**What to produce:** From the data below, please reproduce exactly everything from the line that contains "create_clock -name clk_i -period 6.23" down to the line that contains "out/results.tsv, run 2", with both ends included.

**Exercise input:**
File: config.mk
export PLATFORM = sky130hd
export DESIGN_NAME = xif_coproc_mux
export DESIGN_NICKNAME = d
export VERILOG_FILES = /design/src/rtl/xif_coproc_pkg.sv /design/src/rtl/xif_rr_arb.sv /design/src/rtl/xif_coproc_mux.sv
export SDC_FILE = /design/constraint.sdc
export NUM_CORES = 1
export LEC_CHECK = 0
export BUFFER_PORTS_ARGS = -buffer_cell sky130_fd_sc_hd__buf_4
export CAP_MARGIN = 15
export CORE_AREA = 2 2 163 165
export DETAILED_ROUTE_END_ITERATION = 10
export DIE_AREA = 0 0 165 167
export MAX_ROUTING_LAYER = met4
export SYNTH_ARGS = -nofsm -noshare
export SYNTH_HDL_FRONTEND = slang
export SYNTH_SLANG_ARGS = --single-unit
File: constraint.sdc
create_clock -name clk_i -period 10.2 [get_ports clk_i]
set_clock_uncertainty 0.15 [all_clocks]
set_input_delay 1.02 -clock clk_i [delete_from_list [all_inputs] [get_ports clk_i]]
set_output_delay 1.02 -clock clk_i [all_outputs]
set_load 0.05 [all_outputs]
File: src/rtl/xif_coproc_pkg.sv
// Shared types, field layout and width helpers for the XIF coprocessor multiplexer.
// The ID sits at bit 0 of issue requests and results; a commit is {id, kill}.
package xif_coproc_pkg;

  typedef logic [2:0] owner_idx_t;

  localparam int RESP_W          = 9;
  localparam int RESP_ACCEPT_BIT = 0;
  localparam int ISSUE_ID_LSB    = 0;
  localparam int RESULT_ID_LSB   = 0;
  localparam int COMMIT_KILL_BIT = 0;
  localparam int COMMIT_ID_LSB   = 1;

  localparam int ERR_MULTI_ACCEPT  = 2;
  localparam int ERR_ID_REUSE      = 1;
  localparam int ERR_ORPHAN_RESULT = 0;

  // Issue request: {rs_valid, rs, mode[1:0], instr[31:0], id}
  function automatic int issue_req_w(input int id_w, input int num_rs, input int rfr_w);
    return id_w + 32 + 2 + num_rs * rfr_w + num_rs;
  endfunction

  // Result: {exccode[5:0], exc, we, rd[4:0], data, id}
  function automatic int result_w(input int id_w, input int rfw_w);
    return id_w + rfw_w + 5 + 1 + 1 + 6;
  endfunction

endpackage

File: src/rtl/xif_rr_arb.sv
// Round-robin arbiter: one-hot grant, priority moves past the winner on advance.
module xif_rr_arb #(
  parameter int NUM_REQ = 2
) (
  input  logic               clk_i,
  input  logic               rst_i,
  input  logic [NUM_REQ-1:0] req_i,
  input  logic               advance_i,
  output logic [NUM_REQ-1:0] grant_o
);

  localparam int PTR_W = (NUM_REQ > 1) ? $clog2(NUM_REQ) : 1;

  logic [PTR_W-1:0] ptr_q, ptr_d;
  logic [PTR_W-1:0] win;

  // NOTE: every output of a combinational block gets a default first so no
  // path leaves it unassigned, which would infer a latch.
  always_comb begin
    grant_o = '0;
    win     = '0;
    // Lowest requester overall is the wrap-around fallback; the lowest
    // requester at or above the pointer overrides it.
    for (int i = NUM_REQ - 1; i >= 0; i--) begin
      if (req_i[i]) begin
        grant_o    = '0;
        grant_o[i] = 1'b1;
        win        = PTR_W'(i);
      end
    end
    for (int i = NUM_REQ - 1; i >= 0; i--) begin
      if (req_i[i] && (PTR_W'(i) >= ptr_q)) begin
        grant_o    = '0;
        grant_o[i] = 1'b1;
        win        = PTR_W'(i);
      end
    end

    ptr_d = ptr_q;
    if (advance_i && |req_i) begin
      ptr_d = (win == PTR_W'(NUM_REQ - 1)) ? '0 : win + PTR_W'(1);
    end
  end

  // NOTE: state flops use non-blocking assignments so every flop samples
  // pre-edge values regardless of block evaluation order.
  always_ff @(posedge clk_i) begin
    if (rst_i) begin
      ptr_q <= '0;
    end else begin
      ptr_q <= ptr_d;
    end
  end

endmodule

File: src/rtl/xif_coproc_mux.sv
// Fans one CPU-side XIF out to NUM_COPROC coprocessors, tracking which channel
// owns each offload ID. Mem and compressed channels are tied off by the integrator.
module xif_coproc_mux
  import xif_coproc_pkg::*;
#(
  parameter  int NUM_COPROC  = 2,
  parameter  int X_ID_WIDTH  = 4,
  parameter  int X_NUM_RS    = 2,
  parameter  int X_RFR_WIDTH = 32,
  parameter  int X_RFW_WIDTH = 32,
  localparam int ISSUE_REQ_W = issue_req_w(X_ID_WIDTH, X_NUM_RS, X_RFR_WIDTH),
  localparam int RESULT_W    = result_w(X_ID_WIDTH, X_RFW_WIDTH)
) (
  input  logic                           clk_i,
  input  logic                           rst_i,

  input  logic                           cpu_issue_valid_i,
  output logic                           cpu_issue_ready_o,
  input  logic [ISSUE_REQ_W-1:0]         cpu_issue_req_i,
  output logic [RESP_W-1:0]              cpu_issue_resp_o,

  input  logic                           cpu_commit_valid_i,
  input  logic [X_ID_WIDTH:0]            cpu_commit_i,

  output logic                           cpu_result_valid_o,
  input  logic                           cpu_result_ready_i,
  output logic [RESULT_W-1:0]            cpu_result_o,

  output logic [NUM_COPROC-1:0]          cp_issue_valid_o,
  input  logic [NUM_COPROC-1:0]          cp_issue_ready_i,
  output logic [ISSUE_REQ_W-1:0]         cp_issue_req_o,
  input  logic [NUM_COPROC*RESP_W-1:0]   cp_issue_resp_i,

  output logic [NUM_COPROC-1:0]          cp_commit_valid_o,
  output logic [X_ID_WIDTH:0]            cp_commit_o,

  input  logic [NUM_COPROC-1:0]          cp_result_valid_i,
  output logic [NUM_COPROC-1:0]          cp_result_ready_o,
  input  logic [NUM_COPROC*RESULT_W-1:0] cp_result_i,

  output logic [X_ID_WIDTH:0]            outstanding_o,
  output logic [2:0]                     err_o
);

  localparam int DEPTH = 2 ** X_ID_WIDTH;

  logic [DEPTH-1:0]    tbl_valid_q, tbl_valid_d;
  owner_idx_t          tbl_owner_q [DEPTH];
  owner_idx_t          tbl_owner_d [DEPTH];
  logic [X_ID_WIDTH:0] outstanding_q, outstanding_d;
  logic [2:0]          err_q, err_d;
  logic                buf_valid_q, buf_valid_d;
  logic [RESULT_W-1:0] buf_data_q, buf_data_d;

  // Issue path
  logic [NUM_COPROC-1:0] accept;
  logic                  issue_hs, set_en, multi_accept;
  owner_idx_t            set_owner;
  logic [X_ID_WIDTH-1:0] set_id;

  assign cp_issue_valid_o  = {NUM_COPROC{cpu_issue_valid_i}};
  assign cp_issue_req_o    = cpu_issue_req_i;
  assign cpu_issue_ready_o = &cp_issue_ready_i;
  assign issue_hs          = cpu_issue_valid_i & cpu_issue_ready_o;
  assign set_id            = cpu_issue_req_i[ISSUE_ID_LSB +: X_ID_WIDTH];

  always_comb begin
    accept           = '0;
    set_owner        = '0;
    cpu_issue_resp_o = '0;
    for (int i = 0; i < NUM_COPROC; i++) begin
      accept[i] = cp_issue_resp_i[i*RESP_W + RESP_ACCEPT_BIT];
    end
    // Descending scan so the lowest accepting channel is written last.
    for (int i = NUM_COPROC - 1; i >= 0; i--) begin
      if (accept[i]) begin
        set_owner        = owner_idx_t'(i);
        cpu_issue_resp_o = cp_issue_resp_i[i*RESP_W +: RESP_W];
      end
    end
  end

  assign set_en       = issue_hs & (|accept);
  assign multi_accept = issue_hs & (|(accept & (accept - NUM_COPROC'(1))));

  // Commit path
  logic [X_ID_WIDTH-1:0] commit_id;
  logic                  commit_hit, kill_clr;

  assign commit_id   = cpu_commit_i[COMMIT_ID_LSB +: X_ID_WIDTH];
  assign commit_hit  = cpu_commit_valid_i & tbl_valid_q[commit_id];
  assign kill_clr    = commit_hit & cpu_commit_i[COMMIT_KILL_BIT];
  assign cp_commit_o = cpu_commit_i;

  always_comb begin
    cp_commit_valid_o = '0;
    for (int i = 0; i < NUM_COPROC; i++) begin
      cp_commit_valid_o[i] = commit_hit & (tbl_owner_q[commit_id] == owner_idx_t'(i));
    end
  end

  // Result path
  logic [NUM_COPROC-1:0] res_grant;
  owner_idx_t            res_owner;
  logic [RESULT_W-1:0]   res_data;
  logic [X_ID_WIDTH-1:0] res_id;
  logic                  res_load, res_match, res_clr, orphan;

  xif_rr_arb #(
    .NUM_REQ (NUM_COPROC)
  ) u_arb (
    .clk_i     (clk_i),
    .rst_i     (rst_i),
    .req_i     (cp_result_valid_i),
    .advance_i (res_load),
    .grant_o   (res_grant)
  );

  always_comb begin
    res_owner = '0;
    res_data  = '0;
    for (int i = 0; i < NUM_COPROC; i++) begin
      if (res_grant[i]) begin
        res_owner = owner_idx_t'(i);
        res_data  = cp_result_i[i*RESULT_W +: RESULT_W];
      end
    end
  end

  // No coprocessor handshake while in reset: the buffer is being flushed.
  assign res_load  = (|res_grant) & (~buf_valid_q | cpu_result_ready_i) & ~rst_i;
  assign res_id    = res_data[RESULT_ID_LSB +: X_ID_WIDTH];
  assign res_match = tbl_valid_q[res_id] & (tbl_owner_q[res_id] == res_owner);
  assign res_clr   = res_load & res_match;
  assign orphan    = res_load & ~res_match;

  assign cp_result_ready_o  = res_load ? res_grant : '0;
  assign cpu_result_valid_o = buf_valid_q & ~rst_i;
  assign cpu_result_o       = buf_data_q;

  always_comb begin
    buf_valid_d = buf_valid_q;
    buf_data_d  = buf_data_q;
    if (res_load) begin
      buf_valid_d = 1'b1;
      buf_data_d  = res_data;
    end else if (cpu_result_ready_i) begin
      buf_valid_d = 1'b0;
    end
  end

  // Ownership table, occupancy and sticky errors
  logic set_cleared;

  always_comb begin
    tbl_valid_d   = tbl_valid_q;
    tbl_owner_d   = tbl_owner_q;
    outstanding_d = '0;
    set_cleared   = (kill_clr & (commit_id == set_id)) | (res_clr & (res_id == set_id));

    for (int j = 0; j < DEPTH; j++) begin
      if ((kill_clr && commit_id == X_ID_WIDTH'(j)) || (res_clr && res_id == X_ID_WIDTH'(j))) begin
        tbl_valid_d[j] = 1'b0;
      end
      // A same-cycle set overrides any clear of the same id.
      if (set_en && set_id == X_ID_WIDTH'(j)) begin
        tbl_valid_d[j] = 1'b1;
        tbl_owner_d[j] = set_owner;
      end
    end

    for (int j = 0; j < DEPTH; j++) begin
      outstanding_d = outstanding_d + {{X_ID_WIDTH{1'b0}}, tbl_valid_d[j]};
    end

    err_d                    = err_q;
    err_d[ERR_MULTI_ACCEPT]  = err_q[ERR_MULTI_ACCEPT] | multi_accept;
    err_d[ERR_ID_REUSE]      = err_q[ERR_ID_REUSE] | (set_en & tbl_valid_q[set_id] & ~set_cleared);
    err_d[ERR_ORPHAN_RESULT] = err_q[ERR_ORPHAN_RESULT] | orphan;
  end

  always_ff @(posedge clk_i) begin
    if (rst_i) begin
      tbl_valid_q   <= '0;
      outstanding_q <= '0;
      err_q         <= '0;
      buf_valid_q   <= 1'b0;
      for (int j = 0; j < DEPTH; j++) begin
        tbl_owner_q[j] <= '0;
      end
    end else begin
      tbl_valid_q   <= tbl_valid_d;
      tbl_owner_q   <= tbl_owner_d;
      outstanding_q <= outstanding_d;
      err_q         <= err_d;
      buf_valid_q   <= buf_valid_d;
    end
  end

  // NOTE: the payload register is left out of reset; it is only observed
  // while buf_valid_q is set, so resetting it would cost muxes for nothing.
  always_ff @(posedge clk_i) begin
    buf_data_q <= buf_data_d;
  end

  assign outstanding_o = outstanding_q;
  assign err_o         = err_q;

endmodule

==> results of run 1 <==
-- worst min-delay path by stage --
| stage | startpoint | end | slack [ns] |
|---|---|---|---|
| final | err_o[2] | err_o[2] | 0.32 |
| after global routing | err_o[2] | err_o[2] | 0.36 |
| after CTS | err_o[2] | err_o[2] | 0.33 |
| after detailed placement | err_o[2] | err_o[2] | 0.32 |
| after global placement | err_o[2] | err_o[2] | 0.30 |
| after floorplan | tbl_owner_q[33] | tbl_owner_q[33] | 0.29 |
-- final cells by class --
class,instances,area (um^2)
well taps,335,419
clock buffers,10,229
fillers,2693,18300
inverters,21,78.8
multi-input cells,343,2730
flip-flops and latches,91,2310
repair buffers,220,1650
clock inverters,6,71.3
-- layer usage --
layer | vias to the layer above | wire length (um) | global-route usage [%]
li1 | 2252 | - | -
met1 | 2284 | 7280 | 14.8
met2 | 303 | 10900 | 26.6
met3 | 94 | 2090 | 3.29
met4 | 0 | 986 | 7.98
met5 | - | 0 | -
-- logic make-up after synthesis --
| family | after synthesis | synth area share, % |
|---|---|---|
| AOI/OAI and AO/OA | 141 | 17.8 |
| xor gates and xnor gates | 12 | 1.72 |
| adders and majority gates | 15 | 4.29 |
| buffers and inverters | 168 | 17.6 |
| DFF | 91 | 37.8 |
| muxes | 41 | 9.89 |
| and+or+nand+nor | 134 | 10.9 |
-- flip-flops by register name, summed over array words and instances, names as in the netlist --
name / flops
cpu_result_o: 49
u_arb.ptr_q: 1
buf_valid_q: 1
outstanding_o: 5
err_o: 3
tbl_valid_q: 16
tbl_owner_q: 16
-- synthesized netlist by cell type, types with 5 or more instances --
| master | count |
|---|---|
| inv_1 | 20 |
| nor2_1 | 38 |
| nand2b_1 | 5 |
| a311oi_1 | 7 |
| a22o_1 | 55 |
| mux4_2 | 15 |
| a21oi_1 | 16 |
| nand3_1 | 7 |
| buf_4 | 112 |
| o211a_1 | 5 |
| fa_1 | 10 |
| clkbuf_1 | 22 |
| mux2i_1 | 20 |
| nor2b_1 | 7 |
| ha_1 | 5 |
| nand2_1 | 36 |
| mux2_2 | 6 |
| xor2_1 | 8 |
| and2_1 | 8 |
| o21ai_0 | 28 |
| edfxtp_1 | 49 |
| nor3_1 | 11 |
| dfxtp_1 | 42 |
| a31oi_1 | 5 |
| or3_1 | 6 |
| buf_1 | 7 |
-- power by group through the flow --
stage,Sequential [uW],Clock (uW),Combinational [uW]
finish,414,345,250
global route,415,372,264
CTS,415,354,252
detailed placement,423,0,250
global placement,423,0,251
floorplan,472,0,213
-- metrics by stage --
| step | hold slack, ns | setup WS (ns) | instances | utilization [%] | cell area, um^2 |
|---|---|---|---|---|---|
| final | 0.324 | 3.88 | 1026 | 29.1 | 7490 |
| after global routing | 0.356 | 3.55 | 1026 | 29.1 | 7490 |
| after CTS | 0.334 | 3.89 | 1026 | 29.1 | 7490 |
| after detailed placement | 0.319 | 3.54 | 1010 | 27.9 | 7190 |
| after global placement | 0.300 | 3.60 | 1010 | 27.9 | 7190 |
| after floorplan | 0.293 | 3.54 | 602 | - | 6120 |
-- worst max-delay path: stages --
cell	delay, ns
buf_4	0.15
a21boi_4	0.22
a32o_1	0.56
nand2_1	0.32
o22ai_1	0.29
a211oi_2	0.06
xor2_1	0.17
o22a_2	0.37
o21ai_0	0.31
fa_1	0.51
fa_1	0.52
fa_1	0.54
fa_1	0.42
inv_1	0.07
ha_1	0.16
inv_1	0.06
fa_1	0.41
inv_1	0.08
a21oi_1	0.06
nor3b_1	0.16
==> out/results.tsv, run 1 <==
stage	metric	value	unit
synth	synth_area_leaders	edfxtp_1 (24%), buf_4 (14%), dfxtp_1 (14%)	
worst_hold_path	hold_path.class	register to register	
worst_setup_path	r2r_slack	4.30	ns
worst_setup_path	required	10.33	ns
power_and_ir_drop	p_total	1010	uW
power_and_ir_drop	pwr_density_cell	135	mW/mm^2
clock_network	clkLatencyLatePin	0.35	ns
synth	async_reset_ff_share	0	%
clock_network	cts_buffers	9	
timing	fin_tns_setup	0	ns
timing	worstMarginPinSlew	0.934	ns
global_routing	grt_max_degree	56	
power_and_ir_drop	swShare	31.3	%
timing	max_freq	0.158	GHz
floorplan	core-area	0.0258	mm^2
worst_hold_path	min_path_cells	2	
timing	min_period	6.32	ns
drt	post_drt_via_cell_ratio	4.81	
global_routing	first_global_vias	4786	
global_routing	gr-total-overflow	0	
worst_setup_path	r2r_start	u_arb.ptr_q	
synth	synthesis.area	0.00612	mm^2
power_and_ir_drop	power.leakage	0.00314	uW
drt	drc_errors	0	
clock_network	htree_levels	3	
clock_network	clock-root-buffer	clkbuf_16	
timing	maxSlewHeadroom	37.7	%
global_routing	grt_first_pass_wirelength	29300	um
floorplan	fp-row-count	59	
cells_and_area	layout_common_cells	buf_4 (220), a22o_1 (55), edfxtp_1 (49)	
drt	wl	21300	um
worst_setup_path	reg2reg_to	outstanding_o[4]	
floorplan	start_util	23.8	%
cells_and_area	layout.nets	935	
placed_design	io_buffers	216	
synth	ys_ff_latch	91	
power_and_ir_drop	irDropWorstVdd	0.0875	mV
clock_network	hold_buffers	0	
worst_setup_path	crit_start	cp_result_valid_i[1]	
synth	synth_top_area_share	24.0	%
worst_setup_path	critPathMaxFanout	14	
synth	synth_cell_types	56	
cells_and_area	drive_gt1_share	39.1	%
synth	avgSynthCellArea	10.2	um^2
synth	ys_warn_count	0	
drt	initialDrtViolationCount	358	
drt	num_vias	4933	
synth	yosys_most_used_dff	edfxtp_1	
worst_setup_path	crit_type	input pin to register	
synth	synthCells	602	
clock_network	post_cts_resized	0	
timing	setup_viol	0	
power_and_ir_drop	power_frac_clock	34.1	%
timing	fin_crit_sh	61.9	%
timing	slew_viol_final	0	
worst_setup_path	startpoint_type	input pin	
cells_and_area	layout_commonest_cell	buf_4	
run	drv_cap	0	
clock_network	cts.sinks	91	
outcome	outcome	finished clean	
power_and_ir_drop	pwr-share-seq	41.0	%
global_routing	antenna_found_initial	0	
worst_setup_path	end_kind	register	
power_and_ir_drop	p_int	693	uW
clock_network	clk_pin_slew_worst_paths	0.07	ns
drt	ant_nets	0	
power_and_ir_drop	switchingPower	316	uW
synth	synth_fp_nets	851	
synth	yosysTopAreaCell	edfxtp_1	
power_and_ir_drop	p_comb_share	24.8	%
worst_setup_path	arrival	6.45	ns
global_routing	grt_util_all_layers	14.8	%
timing	hold_violations	0	
floorplan	die-area	0.0276	mm^2
clock_network	clock_path_buffers	2	
floorplan	ioPinCount	417	
cells_and_area	synthToLayoutAreaGrowth	22.4	%
clock_network	cts_tree	yes	
synth	seq_area_frac_synth	37.8	%
worst_setup_path	critPathCapture	outstanding_o[4]	
cells_and_area	diodes	0	
floorplan	die_h	167	um
clock_network	cts_setup_buffers	0	
placed_design	gp_congestion	0.951	
worst_setup_path	r2r_cells	19	
synth	synth-edff-count	49	
drt	first_pass_iters	5	
timing	rsz0062_at_grt	no	
drt	wl_per_cell	20.7	um
floorplan	die_x	165	um
placed_design	dpl.hpwl	16800	um
(Power assumes the default switching activity.)
==> run 2: changes to the inputs <==
--- a/config.mk
+++ b/config.mk
@@ -7,9 +7,9 @@
 export LEC_CHECK = 0
 export BUFFER_PORTS_ARGS = -buffer_cell sky130_fd_sc_hd__buf_4
 export CAP_MARGIN = 15
-export CORE_AREA = 2 2 163 165
+export CORE_AREA = 2 2 164 166
 export DETAILED_ROUTE_END_ITERATION = 10
-export DIE_AREA = 0 0 165 167
+export DIE_AREA = 0 0 166 168
 export MAX_ROUTING_LAYER = met4
 export SYNTH_ARGS = -nofsm -noshare
 export SYNTH_HDL_FRONTEND = slang
==> constraint.sdc (replaced) <==
create_clock -name clk_i -period 6.23 [get_ports clk_i]
set_clock_uncertainty 0.15 [all_clocks]
set_input_delay 0.623 -clock clk_i [delete_from_list [all_inputs] [get_ports clk_i]]
set_output_delay 0.623 -clock clk_i [all_outputs]
set_load 0.05 [all_outputs]
==> run 2 against run 1 <==
Net effect:
- via count is 4.4% higher
- routed wire length grew 4.9%
- global-route usage rose by 0.84 points
- clock-buffer cell count rose by 1
- final area up 0.65%
- worst hold slack better by 0.0036 ns
- flip-flop and latch count unchanged
- sequential share of layout area shrank 0.20 points
- die area rose by 1.2%
- utilization down 0.46 points
- largest power group unchanged
==> out/results.tsv, run 2 (same netlist as run 1, synthesis figures left out) <==
stage	metric	value	unit
outcome	outcome	finished clean	
timing	maxSlewHeadroom	53.2	%
floorplan	die_h	168	um
clock_network	cts_buffers	9	
clock_network	cts_setup_buffers	0	
drt	first_pass_iters	5	
global_routing	antenna_found_initial	0	
timing	worstMarginPinSlew	0.701	ns
cells_and_area	largest_reg_flops	49	
placed_design	gp_congestion	0.924	
cells_and_area	drive_gt1_share	39.7	%
worst_setup_path	cp_common_cell	fa_1	
cells_and_area	nFillCells	2799	
power_and_ir_drop	pwr_density_cell	216	mW/mm^2
worst_setup_path	r2r_start	u_arb.ptr_q	
worst_setup_path	slowest_stage	fa_1	
global_routing	gr-total-overflow	0	
global_routing	grt_util_all_layers	15.7	%
worst_setup_path	end_kind	register	
drt	post_drt_via_cell_ratio	4.96	
worst_setup_path	crit_type	input pin to register	
power_and_ir_drop	irDropWorstVdd	0.123	mV
clock_network	clock_path_buffers	2	
drt	drc_errors	0	
worst_setup_path	critPathMaxFanout	7	
cells_and_area	synthToLayoutAreaGrowth	23.2	%
clock_network	htree_levels	3	
cells_and_area	diodes	0	
power_and_ir_drop	power.leakage	0.00317	uW
run	drv_cap	0	
worst_setup_path	arrival	5.68	ns
timing	fin_crit_sh	90.1	%
timing	max_freq	0.178	GHz
global_routing	grt_first_pass_wirelength	32200	um
drt	num_vias	5150	
timing	min_period	5.62	ns
global_routing	grt_max_degree	54	
timing	rsz0062_at_grt	no	
timing	slew_viol_final	0	
drt	ant_nets	0	
worst_hold_path	worstHoldStart	err_o[2]	
timing	hold_violations	0	
clock_network	clk_pin_slew_worst_paths	0.07	ns
timing	fin_tns_setup	0	ns
worst_setup_path	r2r_cells	21	
floorplan	core-area	0.0264	mm^2
worst_hold_path	hold_path.class	register to register	
clock_network	post_cts_resized	0	
worst_setup_path	slowest_delay	0.57	ns
drt	wl	22300	um
floorplan	die_x	166	um
placed_design	io_buffers	216	
timing	setup_viol	0	
placed_design	dpl.hpwl	17600	um
clock_network	cts_tree	yes	
placed_design	dpl_cell_area	0.00726	mm^2
worst_hold_path	min_path_cells	2	
worst_setup_path	required	6.30	ns
timing	fin_hold_ws	0.328	ns
clock_network	clkLatencyLatePin	0.35	ns
clock_network	clock-root-buffer	clkbuf_16	
floorplan	start_util	23.2	%
floorplan	ioPinCount	417	
clock_network	hold_buffers	0	
worst_hold_path	whs_endpoint	err_o[2]	
cells_and_area	design_area	0.00754	mm^2
cells_and_area	layout_common_cells	buf_4 (227), a22o_1 (55), edfxtp_1 (49)	
clock_network	cts.sinks	91	
drt	wl_per_cell	21.5	um
drt	initialDrtViolationCount	389	
cells_and_area	layout_commonest_cell	buf_4	
cells_and_area	layout.nets	942	
worst_setup_path	path_cells	buf_4 -> a21boi_4 -> a32o_1 -> nand2_1 -> o22ai_1 -> a211oi_2 -> xor2_1 -> o22ai_1 -> buf_4 -> a21oi_1 -> fa_1 -> inv_1 -> fa_1 -> fa_1 -> fa_1 -> inv_1 -> ha_1 -> a21o_1 -> a21oi_1 -> xor2_1 -> nor2_1	
worst_setup_path	startpoint_type	input pin	
floorplan	fp-row-count	60	
global_routing	first_global_vias	5015	
floorplan	die-area	0.0279	mm^2
worst_setup_path	reg2reg_to	outstanding_o[3]	
worst_setup_path	r2r_slack	0.63	ns
[run 2: cell count changes in the layout (fill, tap and decap cells not counted)]
cell       before  now
bufinv_16       1    0
inv_2           2    1
clkbuf_8        0    1
buf_4         220  227
inv_6           2    3
[run 2: worst max-delay path: cells and delay by family]
| kind | cells | cell delay [ns] |
|---|---|---|
| adders and majority gates | 5 | 2.31 |
| AOI/OAI and AO/OA | 8 | 1.61 |
| buffers and inverters | 4 | 0.46 |
| and+or+nand+nor | 2 | 0.34 |
| xor gates and xnor gates | 2 | 0.33 |
[run 2: how the worst max path moves through the flow]
stage | start | end | slack [ns] | depth (start not counted)
5_1_grt | u_arb.ptr_q | outstanding_o[4] | 0.29 | 20
3_5_place_dp | cp_result_valid_i[1] | outstanding_o[4] | 0.25 | 23
3_3_place_gp | cp_result_valid_i[1] | outstanding_o[3] | 0.35 | 21
2_1_floorplan | rst_i | outstanding_o[3] | 0.50 | 16
6_report | cp_result_valid_i[1] | outstanding_o[3] | 0.61 | 21
4_1_cts | cp_result_valid_i[1] | outstanding_o[4] | 0.59 | 23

**Answer to this exercise:**
create_clock -name clk_i -period 6.23 [get_ports clk_i]
set_clock_uncertainty 0.15 [all_clocks]
set_input_delay 0.623 -clock clk_i [delete_from_list [all_inputs] [get_ports clk_i]]
set_output_delay 0.623 -clock clk_i [all_outputs]
set_load 0.05 [all_outputs]
==> run 2 against run 1 <==
Net effect:
- via count is 4.4% higher
- routed wire length grew 4.9%
- global-route usage rose by 0.84 points
- clock-buffer cell count rose by 1
- final area up 0.65%
- worst hold slack better by 0.0036 ns
- flip-flop and latch count unchanged
- sequential share of layout area shrank 0.20 points
- die area rose by 1.2%
- utilization down 0.46 points
- largest power group unchanged
==> out/results.tsv, run 2 (same netlist as run 1, synthesis figures left out) <==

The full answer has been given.